We built Nexus to solve this. Then we exposed it via a single MCP server.

What Is MCP and Why Does It Matter?

MCP (Model Context Protocol) is an open standard from Anthropic that lets AI agents communicate with external systems in a structured, tool-based way.

Instead of an agent writing raw HTTP requests and parsing JSON responses, it calls tools — named functions with typed inputs and outputs. The agent knows what tools exist, what they do, and what to expect back.

The difference in practice:

Before MCP: Agent writes fetch('https://api.shopify.com/v1/orders?...'), parses the response, extracts the order, calls another API for CRM data, tries to correlate the two, probably fails on edge cases.

With MCP: Agent calls nexus_get_order({ order_id: "ORD-2026-001" }) and gets back a complete object with customer details, order status, line items, shipping status, payment info — all in one call.

Our 13 Tools, One Server

The Nexus MCP server exposes 13 tools across 5 functional areas:

Contacts (CRM)

  • nexus_list_contacts — paginated contact list with search
  • nexus_get_contact — full customer 360: history, orders, segments
  • nexus_create_contact — create with dedup protection
  • nexus_update_contact — update details and journey stage

Orders

  • nexus_list_orders — filter by status, customer, date
  • nexus_get_order — full order with line items and timeline
  • nexus_create_order — create order with line items
  • nexus_update_order_status — move through lifecycle

Inventory

  • nexus_list_inventory — browse products and variants
  • nexus_check_stock — check availability at specific warehouse

Messaging

  • nexus_list_conversations — unified inbox across WhatsApp, FB, IG
  • nexus_send_message — send on any channel from one call

Search

  • nexus_search — global search across contacts, orders, inventory

One Registration, One Auth, One Connection

The thing that surprised us most when building this was how much friction exists in existing MCP setups.

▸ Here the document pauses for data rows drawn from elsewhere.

Source: an optimization exercise on an open RTL-to-GDS flow (aim: small area). Production flows keep margins and buffers that such runs may drop.
At most, simulation tests tie the RTL to the original design; equivalence was not proved.
Power is estimated from default activity; no workload was simulated.

==> module security, before the edit <==
module security
		#(
			parameter	MAIN_MEM_ADDR = 14,
			parameter	CACHE_ADDR = 7,
			parameter 	PREG_PROTECT_LOW = 384,
			parameter 	PREG_PROTECT_HIGH = 767
		)
		(
			input clock,
			input reset,
			input [MAIN_MEM_ADDR-1:0]	mainmem_address,
			input [CACHE_ADDR-1:0]		cache_address,
			input 						MemoryAccess,
			input 						cache_hit,
			input 						cache_miss,
			output	reg					IRQ,
			output	wire				VVV_STATE
		);
localparam	NLINES = 2**CACHE_ADDR;
localparam	IDLE      = 3'b000,
			FIRST_A   = 3'b001,
			FIRST_V   = 3'b010,
			SECOND_VVH = 3'b011,
			SECOND_XAM = 3'b100,	 
			SECOND_AVM = 3'b101,
			ATTACK    = 3'b111;
assign VVV_STATE = 1'b0;
wire attack_space = (mainmem_address < PREG_PROTECT_LOW) | (mainmem_address > PREG_PROTECT_HIGH);
localparam	HI = CACHE_ADDR - CACHE_ADDR/2;
localparam	LO = CACHE_ADDR/2;
localparam	NAOI3 = NLINES / 3;
localparam	NAOI = (NLINES + 2) / 3;
wire [(2**HI)-1:0] rsel_n;
wire [(2**LO)-1:0] csel_n;
wire [NLINES-1:0]  sel;
wire [3*NLINES-1:0] REG_STATES_w;
wire [3*NAOI-1:0]  rd_n;
genvar gi, gj, gb;
generate
	for (gi = 0; gi < 2**HI; gi = gi + 1) begin : g_row
		assign rsel_n[gi] = ~((MemoryAccess & (cache_address[CACHE_ADDR-1:LO] == gi)) | reset);
	end
	for (gj = 0; gj < 2**LO; gj = gj + 1) begin : g_col
		assign csel_n[gj] = ~((cache_address[LO-1:0] == gj) | reset);
	end
	for (gi = 0; gi < 2**HI; gi = gi + 1) begin : g_sr
		for (gj = 0; gj < 2**LO; gj = gj + 1) begin : g_sc
			security_nor2 u_sel (.a(rsel_n[gi]), .b(csel_n[gj]), .y(sel[gi*(2**LO)+gj]));
		end
	end
	for (gb = 0; gb < 3; gb = gb + 1) begin : g_rb
		for (gi = 0; gi < NAOI3; gi = gi + 1) begin : g_ra
			security_aoi222 u_rd (
				.a1(sel[3*gi]),   .a2(REG_STATES_w[3*(3*gi)+gb]),
				.b1(sel[3*gi+1]), .b2(REG_STATES_w[3*(3*gi+1)+gb]),
				.c1(sel[3*gi+2]), .c2(REG_STATES_w[3*(3*gi+2)+gb]),
				.y(rd_n[gb*NAOI+gi]));
		end
		if (NLINES % 3 == 2) begin : g_r2
			security_aoi22 u_rd (
				.a1(sel[NLINES-2]), .a2(REG_STATES_w[3*(NLINES-2)+gb]),
				.b1(sel[NLINES-1]), .b2(REG_STATES_w[3*(NLINES-1)+gb]),
				.y(rd_n[gb*NAOI+NAOI3]));
		end
		if (NLINES % 3 == 1) begin : g_r1
			assign rd_n[gb*NAOI+NAOI3] = ~(sel[NLINES-1] & REG_STATES_w[3*(NLINES-1)+gb]);
		end
	end
endgenerate
reg [3*NLINES-1:0] REG_STATES;
assign REG_STATES_w = REG_STATES;
reg [2:0] state;
reg [2:0] next_state;
wire [2:0] d = reset ? IDLE : next_state;
always @* begin
	state[0] = ~&rd_n[0*NAOI +: NAOI];
	state[1] = ~&rd_n[1*NAOI +: NAOI];
	state[2] = ~&rd_n[2*NAOI +: NAOI];
end
generate
	for (gi = 0; gi < NLINES; gi = gi + 1) begin : g_line
		always @(posedge clock)
			if (sel[gi])
				REG_STATES[3*gi +: 3] <= d;
	end
endgenerate
always @* begin
	case (state)
	IDLE:       next_state = attack_space ? FIRST_A : FIRST_V;
	FIRST_A:    next_state = attack_space ? (cache_hit  ? SECOND_XAM : IDLE)
	                                      : (cache_miss ? SECOND_AVM : IDLE);
	FIRST_V:    next_state = attack_space ? (cache_miss ? SECOND_XAM : IDLE)
	                                      : (cache_hit  ? SECOND_VVH : IDLE);
	SECOND_VVH: next_state = (attack_space ? cache_miss : cache_hit) ? ATTACK : IDLE;
	SECOND_XAM: next_state = (!attack_space & cache_miss) ? ATTACK : IDLE;
	SECOND_AVM: next_state = (!attack_space | cache_miss) ? ATTACK : IDLE;
	default:    next_state = IDLE;
	endcase
end
always @(posedge clock, posedge reset)
	if (reset)
		IRQ <= 1'b0;
	else
		IRQ <= (next_state == ATTACK);
endmodule
export LEC_CHECK = 0
export CAP_MARGIN = 10
export CORE_MARGIN = 2
export CORE_UTILIZATION = 55
export CTS_BUF_LIST = sky130_fd_sc_hd__clkbuf_8
export CTS_CLUSTER_DIAMETER = 50
export CTS_CLUSTER_SIZE = 16
export GPL_TIMING_DRIVEN = 0
export SLEW_MARGIN = 10
export SYNTH_HIERARCHICAL = 1
export SYNTH_MINIMUM_KEEP_SIZE = 0
create_clock -name core_clock -period 6.0 [get_ports {clock}]
standard.sh (not shown) runs the stock make flow with config.mk's settings and CLKGATE_MAP_FILE= SYNTH_SCRIPT=/design/flow/synth_recipe.tcl, a recipe that flattens the netlist after the stock synthesis.
==> flow/flow/run.sh <==
#!/bin/bash
# Own layout flow: the standard flow (standard.sh, standard synthesis unchanged) with
# - input/output port buffers of the smallest buffer cell (resized later by repair_design),
# - clock tree from clkbuf_8 cells without dummy loads,
# - power (area) recovery on paths with positive slack after global routing.
set -euo pipefail
export BUFFER_PORTS_ARGS="-buffer_cell sky130_fd_sc_hd__buf_1"
export CTS_ARGS="-sink_clustering_enable -repair_clock_nets -buf_list sky130_fd_sc_hd__clkbuf_8 -sink_clustering_size 18 -sink_clustering_max_diameter 50 -dont_use_dummy_load"
export RECOVER_POWER=100
bash standard.sh > standard_flow.log 2>&1
Rerun with:
--- a/flow/design.v
+++ b/flow/design.v
@@ -69,21 +69,29 @@
 endgenerate
 reg [3*NLINES-1:0] REG_STATES;
 assign REG_STATES_w = REG_STATES;
 reg [2:0] state;
 reg [2:0] next_state;
-wire [2:0] d = reset ? IDLE : next_state;
+localparam	NDCOPY = 4;
+wire [3*NDCOPY-1:0] dcopy;
+generate
+	for (gi = 0; gi < NDCOPY; gi = gi + 1) begin : g_d
+		for (gb = 0; gb < 3; gb = gb + 1) begin : g_db
+			security_andn u_d (.a(next_state[gb]), .b(reset), .y(dcopy[3*gi+gb]));
+		end
+	end
+endgenerate
 always @* begin
 	state[0] = ~&rd_n[0*NAOI +: NAOI];
 	state[1] = ~&rd_n[1*NAOI +: NAOI];
 	state[2] = ~&rd_n[2*NAOI +: NAOI];
 end
 generate
 	for (gi = 0; gi < NLINES; gi = gi + 1) begin : g_line
 		always @(posedge clock)
 			if (sel[gi])
-				REG_STATES[3*gi +: 3] <= d;
+				REG_STATES[3*gi +: 3] <= dcopy[3*(gi/(NLINES/NDCOPY)) +: 3];
 	end
 endgenerate
 always @* begin
 	case (state)
 	IDLE:       next_state = attack_space ? FIRST_A : FIRST_V;
@@ -101,10 +109,13 @@
 	if (reset)
 		IRQ <= 1'b0;
 	else
 		IRQ <= (next_state == ATTACK);
 endmodule
+module security_andn (input a, input b, output y);
+assign y = a & ~b;
+endmodule
 module security_nor2 (input a, input b, output y);
 assign y = ~(a | b);
 endmodule
 module security_aoi22 (input a1, input a2, input b1, input b2, output y);
 assign y = ~((a1 & a2) | (b1 & b2));
The new run completed with no timing, DRC or antenna violations.
Total power went up by 2.7%.
Routed wire length went up by 6.3%.
Worst setup slack gets worse by 0.024 ns.
Via count went up by 2.8%.
Worst hold slack gets better by 0.087 ns.
Register-to-register slack barely changes.
Design area went up by 2.8%.
Final cell count went up by 1.5%.
First-iteration DRC count went up by 9.0%.
Sequential power barely changes.
Non-clock buffer count went down by 4.
Global-route usage hardly moves.
Count of clock-buffer cells in the layout went up by 4.
For the second run of this note, only the layout was checked, not whether the RTL still works.

## afterwards: timing with drivers on the ports
No port has a modelled driver above. Below, the same layouts with a new extraction and two added sets of constraints. Step 1 assumes that a clkbuf_16 drives the clock port and a buf_2 every other input. Step 2 also shifts input and output timing later by t, the mid clock arrival at the registers, as if the neighbouring blocks saw the same clock. Three values: ideal, step 1, step 2; two values: the first two.
| run | t, ns | setup slack, ns | hold WS [ns] | clock arrival spread, ns | worst slew at a driven data input, ns |
|---|---|---|---|---|---|
| the first run | 0.621 | 0.282 / 0.273 / -0.347 | 0.828 / 0.837 / 0.880 | 0.040 / 0.041 | 0.09 |
| the second run | 0.573 | 0.258 / 0.288 / -0.285 | 0.915 / 0.915 / 0.915 | 0.047 / 0.046 | 0.06 |
With both steps, setup timing fails in the first run and the second run, where it was met with ideal ports. The setup slack of the first run, which loses most, moves by -0.009 ns with the drivers and by -0.629 ns with both steps.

Every MCP server I've seen requires a human to:

  1. Create an account manually
  2. Navigate to developer settings
  3. Generate API keys
  4. Copy them into the agent's config

That's fine for a developer setup. But it's a dealbreaker for agents that are supposed to operate autonomously.

We built agent self-registration into Nexus from day one. An agent can:

POST /agent-register
{
  "agent_name": "My Assistant",
  "agent_platform": "claude",
  "owner_email": "owner@company.com",
  "organization_name": "My Company"
}

And get back an API key immediately. No email verification. No CAPTCHA. No human in the loop.

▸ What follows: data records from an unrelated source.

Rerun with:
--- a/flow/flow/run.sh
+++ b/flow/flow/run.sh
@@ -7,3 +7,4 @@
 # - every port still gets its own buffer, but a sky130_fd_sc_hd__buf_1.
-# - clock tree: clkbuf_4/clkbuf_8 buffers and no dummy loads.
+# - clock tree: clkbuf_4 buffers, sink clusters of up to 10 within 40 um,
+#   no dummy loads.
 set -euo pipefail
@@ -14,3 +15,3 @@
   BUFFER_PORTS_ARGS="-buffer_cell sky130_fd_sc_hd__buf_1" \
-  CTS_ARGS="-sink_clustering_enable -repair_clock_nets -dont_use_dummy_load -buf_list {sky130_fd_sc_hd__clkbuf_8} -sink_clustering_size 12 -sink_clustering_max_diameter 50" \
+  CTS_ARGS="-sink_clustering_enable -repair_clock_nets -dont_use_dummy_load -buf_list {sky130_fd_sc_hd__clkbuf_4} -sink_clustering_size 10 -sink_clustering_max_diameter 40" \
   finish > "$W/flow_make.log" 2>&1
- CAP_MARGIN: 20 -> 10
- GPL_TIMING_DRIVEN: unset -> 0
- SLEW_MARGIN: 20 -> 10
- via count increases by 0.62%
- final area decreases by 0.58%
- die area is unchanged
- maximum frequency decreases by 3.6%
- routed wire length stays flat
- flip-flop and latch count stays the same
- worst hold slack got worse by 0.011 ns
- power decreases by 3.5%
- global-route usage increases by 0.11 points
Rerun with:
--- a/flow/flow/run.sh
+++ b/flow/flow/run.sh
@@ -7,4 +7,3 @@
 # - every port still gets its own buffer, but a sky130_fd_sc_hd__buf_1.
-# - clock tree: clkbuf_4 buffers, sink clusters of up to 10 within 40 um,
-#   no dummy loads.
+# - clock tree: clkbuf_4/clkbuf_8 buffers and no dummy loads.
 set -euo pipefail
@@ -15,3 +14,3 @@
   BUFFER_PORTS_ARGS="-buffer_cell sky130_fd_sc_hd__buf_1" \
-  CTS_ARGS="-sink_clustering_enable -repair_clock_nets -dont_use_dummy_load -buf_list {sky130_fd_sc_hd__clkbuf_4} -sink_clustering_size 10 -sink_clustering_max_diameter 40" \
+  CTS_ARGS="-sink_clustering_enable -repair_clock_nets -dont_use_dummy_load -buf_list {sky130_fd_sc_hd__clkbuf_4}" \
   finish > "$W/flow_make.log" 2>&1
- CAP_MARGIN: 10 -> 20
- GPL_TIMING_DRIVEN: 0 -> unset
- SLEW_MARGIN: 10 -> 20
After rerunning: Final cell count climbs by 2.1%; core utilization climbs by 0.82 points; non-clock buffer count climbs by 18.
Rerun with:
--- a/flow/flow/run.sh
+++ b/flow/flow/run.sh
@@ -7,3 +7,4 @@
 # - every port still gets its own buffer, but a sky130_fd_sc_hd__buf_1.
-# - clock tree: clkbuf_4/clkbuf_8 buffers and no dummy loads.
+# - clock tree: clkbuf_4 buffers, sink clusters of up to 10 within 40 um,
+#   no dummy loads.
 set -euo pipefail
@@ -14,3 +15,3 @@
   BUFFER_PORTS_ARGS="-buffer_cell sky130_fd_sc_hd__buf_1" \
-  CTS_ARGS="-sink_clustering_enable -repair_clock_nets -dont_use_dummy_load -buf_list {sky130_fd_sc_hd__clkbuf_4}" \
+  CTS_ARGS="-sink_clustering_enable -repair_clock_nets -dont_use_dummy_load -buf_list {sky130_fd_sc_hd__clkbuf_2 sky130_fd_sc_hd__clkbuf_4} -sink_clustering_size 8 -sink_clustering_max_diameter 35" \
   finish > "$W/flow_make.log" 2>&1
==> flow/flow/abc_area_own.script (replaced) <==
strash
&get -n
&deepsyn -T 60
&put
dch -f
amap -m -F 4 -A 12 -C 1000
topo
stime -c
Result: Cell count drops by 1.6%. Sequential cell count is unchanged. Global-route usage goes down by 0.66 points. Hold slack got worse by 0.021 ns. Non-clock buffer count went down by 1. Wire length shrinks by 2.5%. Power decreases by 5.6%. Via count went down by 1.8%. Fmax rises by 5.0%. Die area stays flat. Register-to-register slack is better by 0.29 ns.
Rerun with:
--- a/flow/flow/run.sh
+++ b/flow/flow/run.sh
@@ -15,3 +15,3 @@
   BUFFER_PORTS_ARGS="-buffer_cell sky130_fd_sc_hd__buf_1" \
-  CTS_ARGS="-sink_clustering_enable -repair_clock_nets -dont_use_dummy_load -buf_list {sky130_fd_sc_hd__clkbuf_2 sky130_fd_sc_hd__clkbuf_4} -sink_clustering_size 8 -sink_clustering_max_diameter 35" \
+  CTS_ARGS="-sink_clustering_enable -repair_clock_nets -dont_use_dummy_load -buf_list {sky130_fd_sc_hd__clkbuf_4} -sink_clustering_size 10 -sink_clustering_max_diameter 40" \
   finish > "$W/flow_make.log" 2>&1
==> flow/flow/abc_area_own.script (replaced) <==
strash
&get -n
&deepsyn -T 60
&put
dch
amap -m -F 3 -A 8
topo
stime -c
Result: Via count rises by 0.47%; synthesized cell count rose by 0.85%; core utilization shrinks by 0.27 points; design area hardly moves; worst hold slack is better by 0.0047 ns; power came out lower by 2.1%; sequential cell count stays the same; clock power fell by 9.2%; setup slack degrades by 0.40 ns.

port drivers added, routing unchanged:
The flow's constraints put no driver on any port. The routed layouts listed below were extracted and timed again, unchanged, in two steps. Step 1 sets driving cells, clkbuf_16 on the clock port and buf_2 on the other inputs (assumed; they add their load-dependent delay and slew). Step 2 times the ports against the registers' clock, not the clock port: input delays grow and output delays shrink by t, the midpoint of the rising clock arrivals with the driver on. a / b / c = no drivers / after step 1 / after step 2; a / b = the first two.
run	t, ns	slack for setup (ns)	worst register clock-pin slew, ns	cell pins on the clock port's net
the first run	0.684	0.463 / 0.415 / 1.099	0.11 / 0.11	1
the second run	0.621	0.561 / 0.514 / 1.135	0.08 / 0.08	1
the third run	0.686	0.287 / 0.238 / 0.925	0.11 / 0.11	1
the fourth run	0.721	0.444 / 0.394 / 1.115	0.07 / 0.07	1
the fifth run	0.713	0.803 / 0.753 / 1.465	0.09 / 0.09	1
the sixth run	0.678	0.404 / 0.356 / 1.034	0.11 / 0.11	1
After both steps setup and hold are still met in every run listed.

From there it's one auth call, one MCP connection, and the agent has access to the entire ops stack.

The Business Model Innovation

Here's the part I find most interesting: agents are now a growth channel.

Our free tier is intentionally read-only. Agents can explore, read contacts, browse orders, check inventory — but they can't act.

The moment an agent needs to write — create an order, send a message, update a contact — you need Starter ($99/mo) or higher.

This creates a natural conversion funnel:

  1. Agent self-registers on free tier
  2. Agent demonstrates value (reads data, generates insights)
  3. Human upgrades so the agent can act
  4. Agent does more → more value → stickier subscription

No cold calls. No demos. The agent sells itself.

The Stack

For those curious about how we built this:

  • Database: Supabase (PostgreSQL) with 143 tables, multi-tenant RLS
  • Edge Functions: Deno-based Supabase Edge Functions (~117 functions)
  • MCP Transport: Streamable HTTP (MCP protocol 2025-03-26)
  • Auth: Short-lived JWTs from API key exchange
  • Discovery: .well-known/mcp.json + llms.txt at root domain

The MCP server itself is a single Supabase Edge Function. It receives all tool calls, routes them to internal handlers, and returns structured responses. No separate server to maintain.